As the World Economic Forum descends on Delhi today, addressing the massive needs of India’s education system will be one small part of the discussion. But for a country that is projected to supply approximately 25 percent of the global talent pool by 2030, what could be more important than getting education right? Especially for corporate leaders, as one CEO of a Fortune 500 company puts it “the global talent gap is the issue that keeps me and every other CEO I know up worrying at night.”
And there is much to worry about. Global demographic trends mean that soon a disproportionate share of the world’s human capital will be born in developing countries. Yet these countries, particularly those with high levels of inequality like India, do not have good education systems that can prepare their young people to be the talent that companies want to hire. India alone lacks 400,000 teachers and absenteeism within the existing teaching ranks is currently at a staggering 25 percent. Last year, close to 60 percent of children in class 5 in rural government schools could not read a class 2 text, a number that has only risen since 2008. This education crisis is mirrored in other emerging economies. In Nigeria, 58.3 percent of student are not meeting basic learning levels in literacy and numeracy with Ethiopia and South Africa not far behind at 55.3 and 33.7 percent respectively.
So what can be done about this? Klaus Schwab, the founder of the World Economic Forum, has long advocated for multi-stakeholder solutions to global, regional, and national problems as the best way to achieve sustained economic growth and social progress. And so, the solution to the global education crisis is no different. Clearly governments have a central role to play by investing in the young minds of their nations. And others are also stepping up to the plate. For example, the United Nations Secretary General recently announced a new five-year global initiative, Education First, focused on putting every child in school, making sure they learn well while there, and ensuring their education helps them become good global citizens.
But what about the many global business leaders who are wringing their hands about how the emerging talent gap could undermine their profits? Well, to that we say “it is time for businesses to move their investment in education from the halls of corporate social responsibility programs to the long-term investment and business strategies of their companies”.
Is it realistic or fair that the Indian government, for example, foots the bill for the school fees of a quarter of the world’s workforce, given the fact that a significant proportion of this future talent pool may end up living outside the country and working for non-Indian companies. “Human capital flight” from India is estimated to cost the country $2 billion for 2012 alone, and it’s on the rise.
Education is a global challenge that cannot be solved by improving a single education system in a single country. Nor can it be solved by one company or one industry, no matter of how well-heeled its CSR program is. The solution requires global collective action, specifically establishing a funding mechanism that funds education as a global public good. This type of funding mechanism could recognize and quantify the future economic value of human potential; both an economic and societal “return on investment” on capital that is very much required today. A mechanism with global reach, that would be outcome based rather than dependent on taxing the incomes of those who can least afford it.

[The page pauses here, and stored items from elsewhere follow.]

Source: an optimization exercise on an open RTL-to-GDS flow (aim: small area, a short achievable clock period and few clock cycles). Production flows keep margins and buffers that such runs may drop.
Function was checked by simulation only, so behaviour that the tests miss may differ from the original.
Power figures rest on the tool's default switching activity, not on a simulated workload.

==> flow/design.v (excerpt) <==
module sctp_dec (
    input  wire        clk,
    input  wire        rst,
    input  wire        in_valid,
    output wire        in_ready,
    input  wire [63:0] in_data,
    input  wire        in_last,
    input  wire [3:0]  in_cnt,
    output reg         ev_valid,
    input  wire        ev_ready,
    output wire [3:0]  ev_type,
    output wire [1:0]  ev_refk,
    output wire [31:0] ev_off,
    output wire [63:0] ev_value,
    output wire [31:0] ev_size,
    output reg         ev_fault,
    output reg  [2:0]  ev_cause
);
Settings: LEC_CHECK=0, CAP_MARGIN=20, CORE_MARGIN=2, CORE_UTILIZATION=40, GPL_ROUTABILITY_DRIVEN=0, SETUP_SLACK_MARGIN=1.6, SLEW_MARGIN=20; clock period 6.0 ns.
run.sh (not shown) runs the stock make flow with config.mk's settings and CLKGATE_MAP_FILE= SYNTH_SCRIPT=/design/flow/synth_recipe.tcl, a recipe that flattens the netlist after the stock synthesis.
The starting point completed with no timing, DRC or antenna violations.
Testbench counts at the start, summed over its fixed seeds: cycles 16,207.
Next try:
- GPL_ROUTABILITY_DRIVEN: 0 -> default
- PLACE_DENSITY: default -> 0.5
Combinational power came out higher by a little under a tenth.
Die area does not change.
Sequential cell count stays the same.
Area after synthesis does not change.
Non-clock buffer count came out higher by 61.
Via count came out higher slightly.
Total power came out higher by a few percent.
Next try:
- PLACE_DENSITY: 0.5 -> default
The changed run went through all stages and came out clean.
Setup slack is better by 0.030 ns.
Power is lower slightly.
Die area is unchanged.
Hold slack barely changes.
Routed wire length decreases by a few percent.
Final cell count is about the same.
Critical path depth went up by 1.
Cell area drops slightly.
Non-clock buffer count stays the same.
Core utilization fell by 0.37 points.
Clock-buffer cell count drops by 4.

========
sctp_dec, a different RTL version from the one above (not shown whole).
Size: ~430 flip-flops, about 210 I/O pins.
export LEC_CHECK = 0
export CAP_MARGIN = 20
export CORE_MARGIN = 2
export CORE_UTILIZATION = 40
export SETUP_SLACK_MARGIN = 1.75
export SLEW_MARGIN = 20
create_clock -name core_clock -period 6.0 [get_ports {clk}]
Testbench counts at the start, summed over its fixed seeds: cycles 16,207.
Next try:
SETUP_SLACK_MARGIN = 1.5   (was 1.75)
TNS_END_PERCENT = 10   (was default)
=> Die area is unchanged; cell count shrinks by 2.7%; setup slack gets worse by 0.42 ns; non-clock buffer count shrinks by 138; design area shrinks by about 4%; total power shrinks by 2.7%; global-route usage shrinks by 0.69 points; register-to-register slack gets worse by 0.45 ns; area after synthesis is unchanged; count of clock-buffer cells in the layout shrinks by 4; synthesized cell count is unchanged.

========
Setup of wip/garnet:
sctp_dec, a different RTL version from the one above (not shown whole).
For scale: ~3500 cells after synthesis, ~390 flip-flops, about 210 I/O pins, roughly 30000 sq um of cells after synthesis.
## sctp_dec
module sctp_dec (
    input  wire        clk,
    input  wire        rst,
    input  wire        in_valid,
    output wire        in_ready,
    input  wire [63:0] in_data,
    input  wire        in_last,
    input  wire [3:0]  in_cnt,
    output reg         ev_valid,
    input  wire        ev_ready,
    output wire [3:0]  ev_type,
    output wire [1:0]  ev_refk,
    output wire [31:0] ev_off,
    output wire [63:0] ev_value,
    output wire [31:0] ev_size,
    output reg         ev_fault,
    output reg  [2:0]  ev_cause
);
Settings: LEC_CHECK=0, CAP_MARGIN=20, CORE_MARGIN=2, CORE_UTILIZATION=40, SETUP_SLACK_MARGIN=1.25, SLEW_MARGIN=20; clock period 6.0 ns.
Both conditions hold for wip/garnet: the flow ran to the end and the final layout passed the timing, DRC and antenna checks.
Testbench counts of wip/garnet, summed over its fixed seeds: cycles 17,586.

So what’s the rationale? To multilateral donors, a funding instrument of this nature would be attractive from a value for money perspective. Indeed, there are successful precedents in other sectors in the world of development; the Global Alliance for Vaccines and Immunizations (GAVI) stands out in particular. GAVI’s innovative “Advance Market Commitment” or AMC addressed the market failure in the development of new vaccines by effectively setting a future floor price to attract private sector investment in R&D. Could the same GAVI principles of an AMC be applied to education? Providing an AMC around the future economic value of talent that would catalyze innovation and co-investment from the private sector, technology companies in particular, who are well placed to provide the hardware and the wiring for a state of the art education infrastructure.

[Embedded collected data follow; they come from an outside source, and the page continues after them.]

Source: an optimization exercise on an open RTL-to-GDS flow (aim: small area, a short achievable clock period and few clock cycles per item). Production flows keep margins and buffers that such runs may drop. Function was checked by simulation only, so behaviour that the tests miss may differ from the original. The clock port is modelled as an ideal driver; clocking choices that lean on that would not hold on a real chip. No activity file was given, so power comes from the tool's default toggle rates.

// alpha_line
module alpha_line (
    input  wire         clk,
    input  wire         rst,         
    input  wire         cmd_valid,
    output wire         cmd_ready,
    input  wire [127:0] cmd,
    output wire         rsp_valid,
    input  wire         rsp_ready,
    output wire [47:0]  rsp,
    output wire         ev_valid,
    output wire [1:0]   ev_kind,
    output wire [63:0]  ev_data
);
    localparam [1:0] EV_BEGIN  = 2'd0;
    localparam [1:0] EV_WRITE  = 2'd1;
    localparam [1:0] EV_REPEAT = 2'd2;
    localparam [1:0] EV_IDLE   = 2'd3;
    localparam [3:0] S_IDLE  = 4'd0;
    localparam [3:0] S_PREP  = 4'd1;
    localparam [3:0] S_DIV   = 4'd2;
    localparam [3:0] S_SKIP  = 4'd3;
    localparam [3:0] S_Q0    = 4'd4;
    localparam [3:0] S_Q1    = 4'd5;
    localparam [3:0] S_Q2    = 4'd6;
    localparam [3:0] S_Q3    = 4'd7;
    localparam [3:0] S_FIN   = 4'd8;
    localparam [3:0] S_FILL  = 4'd9;
    localparam [3:0] S_FILLE = 4'd10;
    localparam [3:0] S_FWAIT = 4'd11;
    function [16:0] add16;           
        input [15:0] a;
        input [15:0] b;
        input        ci;
        reg          cy;
        reg   [15:0] s;
        integer      i;
        begin
            cy = ci;
            for (i = 0; i < 16; i = i + 1) begin
                s[i] = a[i] ^ b[i] ^ cy;
  ...
clock: 80.0 ns
lec_check: 0
abc_area: 1
cap_margin: 20
core_margin: 2
core_utilization: 40
cts_cluster_diameter: 100
cts_cluster_size: 20
slew_margin: 20
standard.sh (not shown) runs the stock make flow with config.mk's settings and CLKGATE_MAP_FILE= SYNTH_SCRIPT=/design/flow/synth_recipe.tcl, a recipe that flattens the netlist after the stock synthesis.
==> flow/flow/run.sh <==
#!/bin/bash
# The standard layout (standard.sh: the standard synthesis through finish)
# with these changes to how the layout is made:
# - the port buffers are plain buf_1 cells instead of the delay-cell default;
# - after CTS the clock port drives up to four first-level clock buffers
#   directly instead of through one extra root buffer (bypass_root.tcl);
# - constant outputs share one tie cell.
set -euo pipefail
here=$(pwd)
export BUFFER_PORTS_ARGS="-buffer_cell sky130_fd_sc_hd__buf_1"
export POST_CTS_TCL="$here/flow/bypass_root.tcl"
export SKIP_REPAIR_TIE_FANOUT=1
bash standard.sh > flow_standard.log 2>&1
Other scripts of this flow, unchanged in this note and not shown: flow/flow/bypass_root.tcl
Testbench counts at the start, summed over its fixed seeds: cycles 398,202, items 4,800.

Besides those companies whose core business is directly related, there is also an opportunity to incentivize the broader private sector around long-term investments in education – to create a market mechanism whereby a pooled investment today from a coalition of businesses and donors could give some enhanced access to the talent businesses will require for future growth.
Mr. Bulloch (@gibbulloch) heads the not-for-profit arm of Accenture globally. He is the private sector representative on the UN Education First Technical Advisory Group and a Visiting Fellow at The Doughty Centre for Corporate Responsibility.
As businesses increasingly look to emerging markets as new sources of growth, it would be naïve to assume that struggling public education systems on their own will be able to provide the talent and skills that employers need. Expecting an infinite choice of highly polished resumes will simply not happen on its own and as with other critical sources of raw material, businesses may need to “backward integrate” up the talent supply chain, far further than they have in the past. Make no mistake. This is not back door privatization of the education system on a global scale. Funding should not be conflated with service delivery. We are advocating an equitable and transparent funding mechanism that has a chance of giving a quality education to all children and youth.
Education is in the so-called pre-competitive space, and businesses, donors and governments alike have a mutual interest in co-investing in the outcomes which will benefit all. But it’s a long-term game, which means investing now to develop the talent base that businesses will need 10+ years from now.